The key to this challenging text’s style arrives in its opening paragraph. Having breezily introduced what happened (“a cybersecurity incident”) and to whom it happened (“approximately 143 million U.S. consumers”), our anonymous authors abruptly pull back from the scene of the crime. “The company has found no evidence of unauthorized activity on Equifax’s core consumer or commercial credit reporting databases,” they write. In this statement from Equifax itself, “the company” rings strange, somehow suggesting that Equifax is not an actor in its own drama.

More importantly, though, this phrase confronts us with a wan sort of bathos that seems almost satirical. Having outlined a breach so enormous as to border on the sublime, we are implicitly told that we need not worry after all. Never mind the very real threats of identity theft. No one has actually manipulated your credit rating, it seems to propose.

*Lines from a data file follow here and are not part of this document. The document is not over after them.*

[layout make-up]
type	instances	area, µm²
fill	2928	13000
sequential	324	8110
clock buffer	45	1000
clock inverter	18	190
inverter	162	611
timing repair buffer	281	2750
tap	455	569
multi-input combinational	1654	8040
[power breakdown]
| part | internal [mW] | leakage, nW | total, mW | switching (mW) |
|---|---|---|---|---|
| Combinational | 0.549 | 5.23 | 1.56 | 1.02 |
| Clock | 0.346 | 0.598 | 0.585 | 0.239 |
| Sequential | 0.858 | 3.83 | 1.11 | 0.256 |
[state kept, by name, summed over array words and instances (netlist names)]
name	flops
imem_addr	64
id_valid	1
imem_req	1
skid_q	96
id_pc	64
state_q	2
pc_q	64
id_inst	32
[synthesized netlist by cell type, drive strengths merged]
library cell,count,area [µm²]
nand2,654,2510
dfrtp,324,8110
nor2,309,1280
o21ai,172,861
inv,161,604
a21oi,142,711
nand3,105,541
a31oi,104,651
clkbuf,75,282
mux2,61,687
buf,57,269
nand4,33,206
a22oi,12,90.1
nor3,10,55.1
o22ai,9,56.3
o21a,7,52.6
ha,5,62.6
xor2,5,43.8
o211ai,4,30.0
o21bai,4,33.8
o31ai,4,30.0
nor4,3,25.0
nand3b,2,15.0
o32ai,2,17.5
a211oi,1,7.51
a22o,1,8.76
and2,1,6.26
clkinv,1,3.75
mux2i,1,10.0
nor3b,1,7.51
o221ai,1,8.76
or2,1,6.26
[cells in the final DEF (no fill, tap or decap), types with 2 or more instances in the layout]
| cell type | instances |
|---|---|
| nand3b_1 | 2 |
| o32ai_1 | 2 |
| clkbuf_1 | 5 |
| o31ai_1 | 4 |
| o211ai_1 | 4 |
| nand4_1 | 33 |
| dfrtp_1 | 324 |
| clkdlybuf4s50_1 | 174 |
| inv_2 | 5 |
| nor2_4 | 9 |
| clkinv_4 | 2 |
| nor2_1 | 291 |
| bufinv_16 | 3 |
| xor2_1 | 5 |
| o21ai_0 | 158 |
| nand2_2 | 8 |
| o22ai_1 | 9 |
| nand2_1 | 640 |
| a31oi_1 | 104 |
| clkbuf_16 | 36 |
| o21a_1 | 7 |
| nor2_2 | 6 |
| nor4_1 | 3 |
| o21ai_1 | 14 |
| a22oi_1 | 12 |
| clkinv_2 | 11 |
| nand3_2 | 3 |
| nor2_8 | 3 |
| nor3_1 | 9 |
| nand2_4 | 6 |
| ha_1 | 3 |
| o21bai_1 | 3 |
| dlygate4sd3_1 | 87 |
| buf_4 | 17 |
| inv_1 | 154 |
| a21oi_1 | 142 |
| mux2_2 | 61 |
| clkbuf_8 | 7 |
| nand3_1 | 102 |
===== config.mk =====
export PLATFORM = sky130hd
export DESIGN_NAME = controle_ajuste
export DESIGN_NICKNAME = d
export VERILOG_FILES = /design/src/rtl/controle_ajuste.sv
export SDC_FILE = /design/constraint.sdc
export NUM_CORES = 1
export LEC_CHECK = 0
export CAP_MARGIN = 20
export CORE_UTILIZATION = 40
export DETAILED_ROUTE_END_ITERATION = 8
export DONT_BUFFER_PORTS = 1
export GPL_ROUTABILITY_DRIVEN = 0
export PLACE_DENSITY = 0.55
export SYNTH_ARGS = -nofsm -noshare
export SYNTH_HDL_FRONTEND = slang
export SYNTH_SLANG_ARGS = --single-unit
export TNS_END_PERCENT = 1

===== constraint.sdc =====
create_clock -name clock -period 3.7 [get_ports clock]
set_input_delay 0.74 -clock clock [delete_from_list [all_inputs] [get_ports clock]]
set_output_delay 0.74 -clock clock [all_outputs]
set_load 0.02 [all_outputs]

===== src/rtl/controle_ajuste.sv =====
// controle_ajuste: time-base and time-set controller for the HH:MM:SS clock datapath.
// Ports: clock, reset (async active-low); btn_mode/btn_inc raw buttons; sec_en/sec_clear
//   to the seconds counter; min_inc/hour_inc increments; blank_h/blank_m; mode (00 RUN, 01 SET_H, 10 SET_M).
// All outputs are registered. A raw button edge reaches the controller 3 + DEBOUNCE_CYCLES cycles later.

// Synchronizer plus debouncer for one raw button.
// The level follows the synced input only after it has disagreed for CYCLES consecutive cycles.
module controle_ajuste_debounce #(
  parameter int CYCLES = 4
) (
  input  logic clock,
  input  logic reset,
  input  logic raw,
  output logic level
);
  localparam int CW = $clog2(CYCLES + 1);
  localparam logic [CW-1:0] LAST = CW'(CYCLES - 1);

  logic          sync1;
  logic          sync2;
  logic [CW-1:0] cnt;

  always_ff @(posedge clock or negedge reset) begin
    if (!reset) begin
      sync1 <= 1'b0;
      sync2 <= 1'b0;
      cnt   <= '0;
      level <= 1'b0;
    end else begin
      sync1 <= raw;
      sync2 <= sync1;
      // Any cycle that agrees with the current level restarts the count.
      if (sync2 == level) begin
        cnt <= '0;
      end else if (cnt == LAST) begin
        level <= sync2;
        cnt   <= '0;
      end else begin
        cnt <= cnt + 1'b1;
      end
    end
  end
endmodule

module controle_ajuste #(
  parameter int CLK_HZ          = 50000000,
  parameter int DEBOUNCE_CYCLES = 1000000,
  parameter int HOLD_CYCLES     = 25000000,
  parameter int REPEAT_CYCLES   = 5000000
) (
  input  logic       clock,
  input  logic       reset,
  input  logic       btn_mode,
  input  logic       btn_inc,
  output logic       sec_en,
  output logic       sec_clear,
  output logic       min_inc,
  output logic       hour_inc,
  output logic       blank_h,
  output logic       blank_m,
  output logic [1:0] mode
);
  typedef enum logic [1:0] {
    RUN   = 2'b00,
    SET_H = 2'b01,
    SET_M = 2'b10
  } state_t;

  localparam int DW = $clog2(CLK_HZ);
  localparam logic [DW-1:0] DIV_MAX  = DW'(CLK_HZ - 1);
  localparam logic [DW-1:0] DIV_HALF = DW'(CLK_HZ / 2);
  localparam int HMAX = (HOLD_CYCLES > REPEAT_CYCLES) ? HOLD_CYCLES : REPEAT_CYCLES;
  localparam int CW = $clog2(HMAX + 1);
  localparam logic [CW-1:0] HOLD_C = CW'(HOLD_CYCLES);
  localparam logic [CW-1:0] REP_C  = CW'(REPEAT_CYCLES);

  state_t        state;
  state_t        state_nx;
  logic [DW-1:0] div;
  logic          mode_lvl;
  logic          inc_lvl;
  logic          mode_lvl_q;
  logic          inc_lvl_q;
  logic          mode_press;
  logic          inc_press;
  logic [CW-1:0] hold_cnt;
  logic          repeating;
  logic          hold_run;
  logic          rep_pulse;
  logic          inc_evt;

  controle_ajuste_debounce #(.CYCLES(DEBOUNCE_CYCLES)) u_db_mode (
    .clock (clock),
    .reset (reset),
    .raw   (btn_mode),
    .level (mode_lvl)
  );

  controle_ajuste_debounce #(.CYCLES(DEBOUNCE_CYCLES)) u_db_inc (
    .clock (clock),
    .reset (reset),
    .raw   (btn_inc),
    .level (inc_lvl)
  );

  // Press pulses fire the cycle after the debounced level rises.
  always_ff @(posedge clock or negedge reset) begin
    if (!reset) begin
      mode_lvl_q <= 1'b0;
      inc_lvl_q  <= 1'b0;
      mode_press <= 1'b0;
      inc_press  <= 1'b0;
    end else begin
      mode_lvl_q <= mode_lvl;
      inc_lvl_q  <= inc_lvl;
      mode_press <= mode_lvl & ~mode_lvl_q;
      inc_press  <= inc_lvl & ~inc_lvl_q;
    end
  end

  always_comb begin
    state_nx = state;
    if (mode_press) begin
      case (state)
        RUN:     state_nx = SET_H;
        SET_H:   state_nx = SET_M;
        default: state_nx = RUN;
      endcase
    end
  end

  // Auto-repeat: the counter restarts at each press and each repeat pulse, so the
  // first pulse lands HOLD_CYCLES after the press and later ones every REPEAT_CYCLES.
  // A release, RUN, or a mode press clears it.
  assign hold_run  = inc_lvl && (state != RUN) && !mode_press;
  assign rep_pulse = hold_run && (hold_cnt == (repeating ? REP_C : HOLD_C));
  // A press coinciding with a repeat still yields a single increment; mode wins over inc.
  assign inc_evt   = (inc_press || rep_pulse) && !mode_press;

  always_ff @(posedge clock or negedge reset) begin
    if (!reset) begin
      hold_cnt  <= '0;
      repeating <= 1'b0;
    end else if (!hold_run) begin
      hold_cnt  <= '0;
      repeating <= 1'b0;
    end else if (inc_press) begin
      hold_cnt  <= CW'(1);
      repeating <= 1'b0;
    end else if (rep_pulse) begin
      hold_cnt  <= CW'(1);
      repeating <= 1'b1;
    end else begin
      hold_cnt <= hold_cnt + 1'b1;
    end
  end

  // Mode FSM, divider and all registered outputs.
  always_ff @(posedge clock or negedge reset) begin
    if (!reset) begin
      state     <= RUN;
      div       <= '0;
      sec_en    <= 1'b0;
      sec_clear <= 1'b0;
      min_inc   <= 1'b0;
      hour_inc  <= 1'b0;
      blank_h   <= 1'b0;
      blank_m   <= 1'b0;
    end else begin
      state <= state_nx;
      // Restart the second on leaving SET_M so the first tick is a full second away.
      if (state == SET_M && mode_press) begin
        div <= '0;
      end else if (div == DIV_MAX) begin
        div <= '0;
      end else begin
        div <= div + 1'b1;
      end
      // Registered off the divider's last count, so the pulse lands on the wrap cycle.
      sec_en    <= (state == RUN) && !mode_press && (div == DIV_MAX);
      sec_clear <= (state == SET_M) && mode_press;
      hour_inc  <= (state == SET_H) && inc_evt;
      min_inc   <= (state == SET_M) && inc_evt;
      // Blank the edited pair for the second half of each divider period.
      blank_h   <= (state_nx == SET_H) && (div >= DIV_HALF);
      blank_m   <= (state_nx == SET_M) && (div >= DIV_HALF);
    end
  end

  assign mode = state;
endmodule


Yosys cells after proc, flatten, opt, wreduce, memory -nomap -nowiden
Index checks and enable logic that the tools add are counted.
- output and inout port bits: 8
- register bits after elaboration: 110
- bitwise logic cells: 6
- reductions and logical operators: 17
- eq/ne operators: 11
- muxes and demuxes: 15
- order comparisons: 1
- $add $sub $neg: 4
- operators by type and width (operator ; number):
    $mux 25 ; 4
    $mux 20 ; 4
    $mux 26 ; 2
    $add 20x1->20 const B ; 2
    $eq 20x20->1 const B ; 2
    $add 26x1->26 const B ; 1
    $eq 26x26->1 const B ; 1
    $ge 26x25->1 const B ; 1
    $add 25x1->25 const B ; 1
    $eq 25x25->1 ; 1
    $logic_and 1x1->1 ; 11
    $eq 2x1->1 const B ; 2
    $eq 2x2->1 const B ; 2
    $not 1->1 ; 4
    $pmux 2 s2 ; 1
    $reduce_and 2->1 ; 2
    $mux 1 ; 3
    $ne 3x2->1 const B ; 1
    $and 1x1->1 ; 2
    $eq 1x1->1 ; 2
    $logic_not 2->1 ; 1
    $mux 2 ; 1
    $reduce_bool 2->1 ; 1
    $logic_not 1->1 ; 1
    $logic_or 1x1->1 ; 1

Depth between registers and ports, before layout
- word-level depth: 7
- gate-level depth with buffers: 7
- mapped depth without buffers: 6

Modules after synthesis
A second synthesis with hierarchy kept.
- cells, all modules: 544
- area, all modules: 5529.1 um^2
- modules (own cells, without submodules) (module ; cells an instance ; times used ; area an instance (um^2)):
    controle_ajuste ; 328 ; 1 ; 3299.4
    controle_ajuste_debounce ; 108 ; 2 ; 1114.8

Least setup slack after synthesis
OpenSTA, ideal clock, no wires.
- path type: flip-flop to flip-flop
- start point: register hold_cnt[0]
- end point: register hold_cnt[16]
- stages on the path, launching flop included: 8
- path buffers: 1
- library setup time: 0.142 ns
- setup slack: 1.191 ns
- data required time: 3.558 ns
- arrival: 2.368 ns
- cells stage by stage: dfrtp_1 > inv_1 > ha_1 > or4bb_1 > or4b_2 > a2111oi_4 > buf_6 > a211oi_1
- cells in the longest elaborated chain, start to end: 5
- elaborated cells on any way between the ends: 6
- those cells by class: add/sub (1); eq/ne (1); mux (3); reduce/logical (1)
- RTL lines (what ; line ; text):
    from (decl) ; 86 ; logic [CW-1:0] hold_cnt;
    from (signal assigned) ; 154 ; hold_cnt <= hold_cnt + 1'b1;
    branches (longest 2 deep; another with $add 25x1->25) ; - ;
    $mux 25 (*) ; 150 ; end else if (rep_pulse) begin
    $mux 25 (*) ; 147 ; end else if (inc_press) begin
    $mux 25 (*) ; 144 ; end else if (!hold_run) begin
Mark *: on every way between the ends.
A chain may end at the register's enable or synchronous reset.

Worst setup path after layout
- start point: register hold_cnt[0]
- end point: register hold_cnt[21]
Same word-level chain as after synthesis.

Yes, unknown criminals almost certainly have information about you, oh reader, but, no, you need not fear.

The statement’s second paragraph comes hard and fast with the true details of the hack, almost immediately undermining the wan gesture of assurance that concludes the first. The information “primarily includes names, Social Security numbers, birth dates, addresses and, in some instances, driver’s license numbers.”

And yet, Equifax’s artistes erratically (but strategically) reintroduce notes of minimization, a deliberate arrhythmia of irony: Yes, more than 100 million Social Security numbers, birth dates, and addresses may have been compromised, but driver’s license numbers have only been accessed “in some instances.” This is a phrase whose power flows from its uncertainty. How many is some? Should I count myself among their number?

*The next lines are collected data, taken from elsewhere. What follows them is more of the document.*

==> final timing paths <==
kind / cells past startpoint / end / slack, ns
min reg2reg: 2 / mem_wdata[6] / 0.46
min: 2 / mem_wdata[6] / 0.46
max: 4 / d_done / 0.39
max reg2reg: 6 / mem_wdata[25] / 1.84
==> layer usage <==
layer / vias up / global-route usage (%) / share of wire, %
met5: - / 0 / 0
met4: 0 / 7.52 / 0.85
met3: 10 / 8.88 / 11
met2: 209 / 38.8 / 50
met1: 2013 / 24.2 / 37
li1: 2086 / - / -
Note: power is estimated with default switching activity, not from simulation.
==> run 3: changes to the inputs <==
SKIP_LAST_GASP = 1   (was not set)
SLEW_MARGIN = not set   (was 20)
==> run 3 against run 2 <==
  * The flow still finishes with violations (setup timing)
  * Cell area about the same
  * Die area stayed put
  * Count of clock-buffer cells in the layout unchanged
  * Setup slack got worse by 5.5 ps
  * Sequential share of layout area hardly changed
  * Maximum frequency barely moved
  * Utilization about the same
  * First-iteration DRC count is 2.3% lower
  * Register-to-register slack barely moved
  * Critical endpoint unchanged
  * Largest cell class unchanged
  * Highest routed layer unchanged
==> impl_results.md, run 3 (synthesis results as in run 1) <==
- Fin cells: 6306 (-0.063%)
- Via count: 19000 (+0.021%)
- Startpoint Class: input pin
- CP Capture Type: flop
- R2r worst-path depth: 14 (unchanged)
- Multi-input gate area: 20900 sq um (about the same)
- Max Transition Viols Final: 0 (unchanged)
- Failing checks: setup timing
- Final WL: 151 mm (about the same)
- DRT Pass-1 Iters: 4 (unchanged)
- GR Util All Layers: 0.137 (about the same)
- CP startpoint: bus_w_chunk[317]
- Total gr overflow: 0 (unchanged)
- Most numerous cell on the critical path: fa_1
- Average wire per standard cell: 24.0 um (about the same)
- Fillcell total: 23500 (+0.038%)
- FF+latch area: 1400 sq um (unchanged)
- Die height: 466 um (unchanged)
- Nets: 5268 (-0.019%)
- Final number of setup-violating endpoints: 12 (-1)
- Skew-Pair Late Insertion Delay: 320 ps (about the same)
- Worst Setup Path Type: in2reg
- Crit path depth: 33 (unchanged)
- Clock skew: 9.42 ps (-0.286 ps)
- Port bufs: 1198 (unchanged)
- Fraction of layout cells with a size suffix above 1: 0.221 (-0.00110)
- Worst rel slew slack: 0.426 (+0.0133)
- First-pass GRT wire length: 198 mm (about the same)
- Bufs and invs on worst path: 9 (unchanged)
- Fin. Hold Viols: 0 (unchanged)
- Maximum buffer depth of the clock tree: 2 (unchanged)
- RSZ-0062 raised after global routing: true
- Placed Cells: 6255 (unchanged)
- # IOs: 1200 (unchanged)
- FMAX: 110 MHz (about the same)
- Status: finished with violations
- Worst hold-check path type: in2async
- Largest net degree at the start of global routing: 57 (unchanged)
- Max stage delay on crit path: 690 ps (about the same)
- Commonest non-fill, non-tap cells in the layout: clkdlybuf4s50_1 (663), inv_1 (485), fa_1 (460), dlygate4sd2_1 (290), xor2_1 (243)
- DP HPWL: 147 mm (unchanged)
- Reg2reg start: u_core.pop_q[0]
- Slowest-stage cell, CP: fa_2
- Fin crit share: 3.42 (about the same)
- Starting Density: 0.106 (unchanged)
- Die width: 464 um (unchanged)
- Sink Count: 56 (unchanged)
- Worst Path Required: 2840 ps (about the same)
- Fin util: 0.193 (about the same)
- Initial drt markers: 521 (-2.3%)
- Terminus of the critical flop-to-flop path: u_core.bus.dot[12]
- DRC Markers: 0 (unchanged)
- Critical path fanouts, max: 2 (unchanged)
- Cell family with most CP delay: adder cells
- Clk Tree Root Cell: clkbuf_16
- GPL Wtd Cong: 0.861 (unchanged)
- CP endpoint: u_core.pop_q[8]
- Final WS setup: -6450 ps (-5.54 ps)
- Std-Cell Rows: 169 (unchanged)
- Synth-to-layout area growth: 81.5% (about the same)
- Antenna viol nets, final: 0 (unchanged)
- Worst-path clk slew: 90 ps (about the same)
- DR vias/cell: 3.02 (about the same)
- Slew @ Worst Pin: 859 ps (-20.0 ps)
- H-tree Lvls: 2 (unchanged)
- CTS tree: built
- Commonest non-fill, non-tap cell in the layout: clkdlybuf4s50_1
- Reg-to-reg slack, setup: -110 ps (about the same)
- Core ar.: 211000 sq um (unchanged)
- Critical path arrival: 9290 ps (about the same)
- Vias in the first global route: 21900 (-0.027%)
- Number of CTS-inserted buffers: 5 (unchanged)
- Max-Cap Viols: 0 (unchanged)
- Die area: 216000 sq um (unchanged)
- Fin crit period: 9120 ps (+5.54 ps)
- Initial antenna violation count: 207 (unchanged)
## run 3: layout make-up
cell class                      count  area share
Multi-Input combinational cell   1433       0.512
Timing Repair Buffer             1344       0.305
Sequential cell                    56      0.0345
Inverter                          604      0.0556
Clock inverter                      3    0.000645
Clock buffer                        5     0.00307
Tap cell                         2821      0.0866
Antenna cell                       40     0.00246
`config.mk`:
```
export PLATFORM = sky130hd
export DESIGN_NAME = m_multicycle_ctrl
export DESIGN_NICKNAME = d
export VERILOG_FILES = /design/src/rtl/m_multicycle_ctrl.sv
export SDC_FILE = /design/constraint.sdc
export NUM_CORES = 1
export LEC_CHECK = 0
export CAP_MARGIN = 20
export CORE_ASPECT_RATIO = 0.6
export CORE_MARGIN = 3
export CORE_UTILIZATION = 27
export DETAILED_ROUTE_END_ITERATION = 10
export PLACE_DENSITY_LB_ADDON = 0.1
export SLEW_MARGIN = 20
export SYNTH_ARGS = -nofsm -noshare
export SYNTH_HDL_FRONTEND = slang
export SYNTH_SLANG_ARGS = --single-unit
```
`constraint.sdc`:
```
create_clock -name w_clk -period 9.3 [get_ports w_clk]
set_input_delay 2.79 -clock w_clk [delete_from_list [all_inputs] [get_ports w_clk]]
set_output_delay 2.79 -clock w_clk [all_outputs]
set_load 0.05 [all_outputs]
```
`src/rtl/m_multicycle_ctrl.sv`:
```
// Multi-cycle RV32I control FSM: IF/ID/EX/MEM/WB sequencing, format decode, halt, retire count.
// Latency: 4 cycles for ALU/branch/jump/U-type/store, 5 for loads, +1 per memory wait cycle.
// Backpressure: waits indefinitely for imem ack, up to MAX_WAIT cycles for dmem ack, then halts.
module m_multicycle_ctrl #(
    parameter int WAIT_W   = 8,
    parameter int MAX_WAIT = 255
) (
    input  logic        w_clk,
    input  logic        w_rst_n,
    input  logic [31:0] w_ir,
    input  logic        w_imem_ack,
    input  logic        w_dmem_ack,
    input  logic        w_taken,
    output logic        w_fetch_req,
    output logic        w_ir_we,
    output logic        w_pc_we,
    output logic        w_pc_sel,
    output logic        w_dmem_re,
    output logic        w_dmem_we,
    output logic        w_rf_we,
    output logic [5:0]  w_itype,
    output logic        w_retire,
    output logic        w_halt,
    output logic [1:0]  w_cause,
    output logic [31:0] w_instret
);

    typedef enum logic [2:0] {
        S_IF   = 3'd0,
        S_ID   = 3'd1,
        S_EX   = 3'd2,
        S_MEM  = 3'd3,
        S_WB   = 3'd4,
        S_HALT = 3'd5
    } state_t;

    localparam logic [WAIT_W-1:0] WAIT_LAST = WAIT_W'(MAX_WAIT - 1);
    localparam logic [WAIT_W-1:0] WAIT_ONE  = WAIT_W'(1);

    state_t            state;
    logic [WAIT_W-1:0] wait_cnt;

    logic [4:0] opc;
    logic       is_r, is_i, is_s, is_b, is_u, is_j;
    logic       is_load, is_sys, is_jalr, rd_zero;
    logic       ir_unused;

    assign opc     = w_ir[6:2];
    assign is_j    = (opc == 5'b11011);
    assign is_b    = (opc == 5'b11000);
    assign is_s    = (opc == 5'b01000);
    assign is_r    = (opc == 5'b01100);
    assign is_u    = (opc == 5'b01101) || (opc == 5'b00101);
    assign is_i    = !(is_j || is_b || is_s || is_r || is_u);
    assign is_load = (opc == 5'b00000);
    assign is_sys  = (opc == 5'b11100);
    assign is_jalr = (opc == 5'b11001);
    assign rd_zero = (w_ir[11:7] == 5'd0);
    assign w_itype = {is_r, is_i, is_s, is_b, is_u, is_j};

    // Upper IR bits carry immediates/funct fields that only the datapath needs.
    assign ir_unused = ^w_ir[31:12];

    // Strobes gated by reset so an aborted instruction drops them in the reset cycle.
    always_comb begin
        w_fetch_req = 1'b0;
        w_ir_we     = 1'b0;
        w_pc_we     = 1'b0;
        w_pc_sel    = 1'b0;
        w_dmem_re   = 1'b0;
        w_dmem_we   = 1'b0;
        w_rf_we     = 1'b0;
        w_retire    = 1'b0;
        w_halt      = 1'b0;
        if (w_rst_n) begin
            case (state)
                S_IF: begin
                    w_fetch_req = 1'b1;
                    w_ir_we     = w_imem_ack;
                end
                S_MEM: begin
                    w_dmem_re = !is_s;
                    w_dmem_we = is_s;
                    if (is_s && w_dmem_ack) begin
                        w_pc_we  = 1'b1;
                        w_retire = 1'b1;
                    end
                end
                S_WB: begin
                    w_rf_we  = !(is_s || is_b) && !rd_zero;
                    w_pc_we  = 1'b1;
                    w_pc_sel = is_j || is_jalr || (is_b && w_taken);
                    w_retire = 1'b1;
                end
                S_HALT: w_halt = 1'b1;
                default: ;
            endcase
        end
    end

    always_ff @(posedge w_clk or negedge w_rst_n) begin
        if (!w_rst_n) begin
            state     <= S_IF;
            wait_cnt  <= '0;
            w_cause   <= 2'b00;
            w_instret <= 32'd0;
        end else begin
            if (w_retire) begin
                w_instret <= w_instret + 32'd1;
            end
            case (state)
                S_IF: begin
                    if (w_imem_ack) begin
                        state <= S_ID;
                    end
                end
                S_ID: begin
                    if (w_ir[1:0] != 2'b11) begin
                        w_cause <= 2'b01;
                        state   <= S_HALT;
                    end else begin
                        state <= S_EX;
                    end
                end
                S_EX: begin
                    if (is_sys) begin
                        w_cause <= 2'b10;
                        state   <= S_HALT;
                    end else if (is_load || is_s) begin
                        wait_cnt <= '0;
                        state    <= S_MEM;
                    end else begin
                        state <= S_WB;
                    end
                end
                S_MEM: begin
                    if (w_dmem_ack) begin
                        state <= is_s ? S_IF : S_WB;
                    end else if (wait_cnt == WAIT_LAST) begin
                        // MAX_WAIT-th unacknowledged cycle: bus timeout, nothing retires.
                        w_cause <= 2'b11;
                        state   <= S_HALT;
                    end else begin
                        wait_cnt <= wait_cnt + WAIT_ONE;
                    end
                end
                S_WB:    state <= S_IF;
                S_HALT:  state <= S_HALT;
                default: state <= S_IF;
            endcase
        end
    end

endmodule

```
==> results.cfg <==
[worst_setup_path]
required_ps = 6510
r2r_cells = 6
r2r_start = state[1]$_DFFE_PN0P_
worst_ep_arrival_time_ps = 5310
cp_max_fo = 13
crit_type = primary input to primary output
reg2reg_slack_ps = 7150
critPathCaptureType = primary output
crit_path_start_kind = primary input
r2r-end = w_instret[29]$_DFFE_PN0P_

[route]
vias = 1916
remaining_drc_errors = 0
drt-vias-per-instance = 4.64
ant_nets = 0
wirelength_um = 6090
post_drt_wl_per_cell_um = 14.8
first_pass_iters = 4
drt-initial-drc-count = 72

[yosys]
ys_types = 49
synth.most_common_cell = dfrtp_1
syn-instance-count = 241
ys.flop_type = dfrtp_1
ys_top_cells_by_count = dfrtp_1, nand2_1, nor2_1, xnor2_1
synth_warnings = 0
ys_ff_latch = 45
synthesis.area_mm2 = 0.00244
yosysTopAreaCell = dfrtp_1
syn_nets = 281
synth_top_area_share_pct = 46.1
synthTopCellsByArea = dfrtp_1, xnor2_1, xor2_1, nand4_1, nand2_1
synth-edff-count = 0
synth_async_sr_flop_share_pct = 100
avgSynthCellArea_um2 = 10.1
seq_area_frac_synth_pct = 46.1

[timing]
worst_slew_pin_slew_ps = 667
report.final.hold_viol_count = 0
rsz0062_at_grt = no
fin_hold_ws_ps = 468
slew_headroom_pct = 55.5
finalClockSkew_ps = 6.16
period_minus_slack_ps = 8100
drv_slew = 0
tns_ps = 0
setup_viol = 0
max_freq_ghz = 0.124
period_share_pct = 87.1

[global_routing]
overflow = 0
grt_max_degree = 29
grt_pass1_vias = 1949
grt_pass1_wl_um = 10400
track_usage_pct = 12.7
antenna_found_initial = 0

[cts]
htree_levels = 2
clk_latency_ps = 280
cts_tree = built
cts.sinks = 45
clkTransAtPathRegs_ps = 60
cts_setup_buffers = 0
cts.path.max_buffers = 2
numCtsBuffers = 5
cts_root_buffer = clkbuf_16
ctsHoldBuffers = 0
cts_resized = 0

[floorplanning]
fp.dieW_um = 129
num_rows = 26
core_mm2 = 0.00865
fp.dieArea_mm2 = 0.0103
ios = 86
dieHeight_um = 79.7
start_util_pct = 28.2

[place]
gp_congestion = 0.797
numPortBuffers = 65
post-dp-hpwl_um = 4530

[pwr]
irDropWorstVdd_v = 0.000162
power_density_mw_per_mm2 = 183
p_leak_nw = 1.43
total_power_w = 0.000602

[finish]
final_layout_size_suffix_gt1_share_pct = 7.31
final_nets = 342
antennaDiodeCount = 0
area_growth_syn_to_layout_pct = 34.4
n_fill_cell = 876

[worst_hold_path]
whs_path_depth = 1
hold_path.class = register to register
worstHoldStart = w_instret[31]$_DFFE_PN0P_
hold_end = w_instret[31]$_DFFE_PN0P_

[run_status]
status = complete, no violations

[run]
cap_violations = 0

As in the fragmentary remnants of Sappho’s poetry, we recognize ourselves in these lines precisely because they are incomplete. The company has also, we learn, “identified unauthorized access to limited personal information for certain UK and Canadian residents.” (Italics mine.) These vague adjectives—“limited” and “certain”—suggest a kind of effortless shrug, especially in contrast to the hard and huge numbers that precede them. In the poetry of Equifax, what is large is always also small, the enormity of the situation not quite so enormous as one might fear.

This commitment to irony takes on a new form soon after as a single voice—that of Equifax CEO Richard F. Smith—begins to emerge from the corporate chorus. Smith almost, but never quite, acknowledges that the situation itself constitutes a reversal of expectations. “We pride ourselves on being a leader in managing and protecting customer data,” says this man whose company has just made a mess of both of those tasks. Here, teetering on the brink of something like self-knowledge, Smith continues, “We also are focused on consumer protection and have developed a comprehensive portfolio of services to support all U.S. consumers.” We are obliged, he proposes, to trust him because he has failed us.

A fuller version of the statement that appears on PR Newswire further amplifies this dynamic interplay of trust and uncertainty. “These statements can be identified by expressions of belief, expectation or intention, as well as estimates and statements that are not historical fact,” it reads. In aggregate, “expressions,” “expectations,” and “estimates” add up to something more than the sum of their parts. Each admits to a degree of ignorance, but together they suggest a species of certainty. We know because we know so little, Equifax tells us, enacting a sort of auto-deconstruction that would make the French philosopher Jacques Derrida smile. A thing, this text repeatedly indicates, is inevitably evident in its opposite. History is always already shaped by the absence of “historical fact.”

Here, the ordinary logic of time grinds to a halt, every description of past action only ever an anticipation of what is to come. “Confronting cybersecurity risks is a daily fight,” CEO Smith declares near the end, eliding past failures and future struggles. “While we’ve made significant investments in data security, we recognize we must do more. And we will.”

We believe you, CEO Smith. And we don’t. As the text is written, so it demands.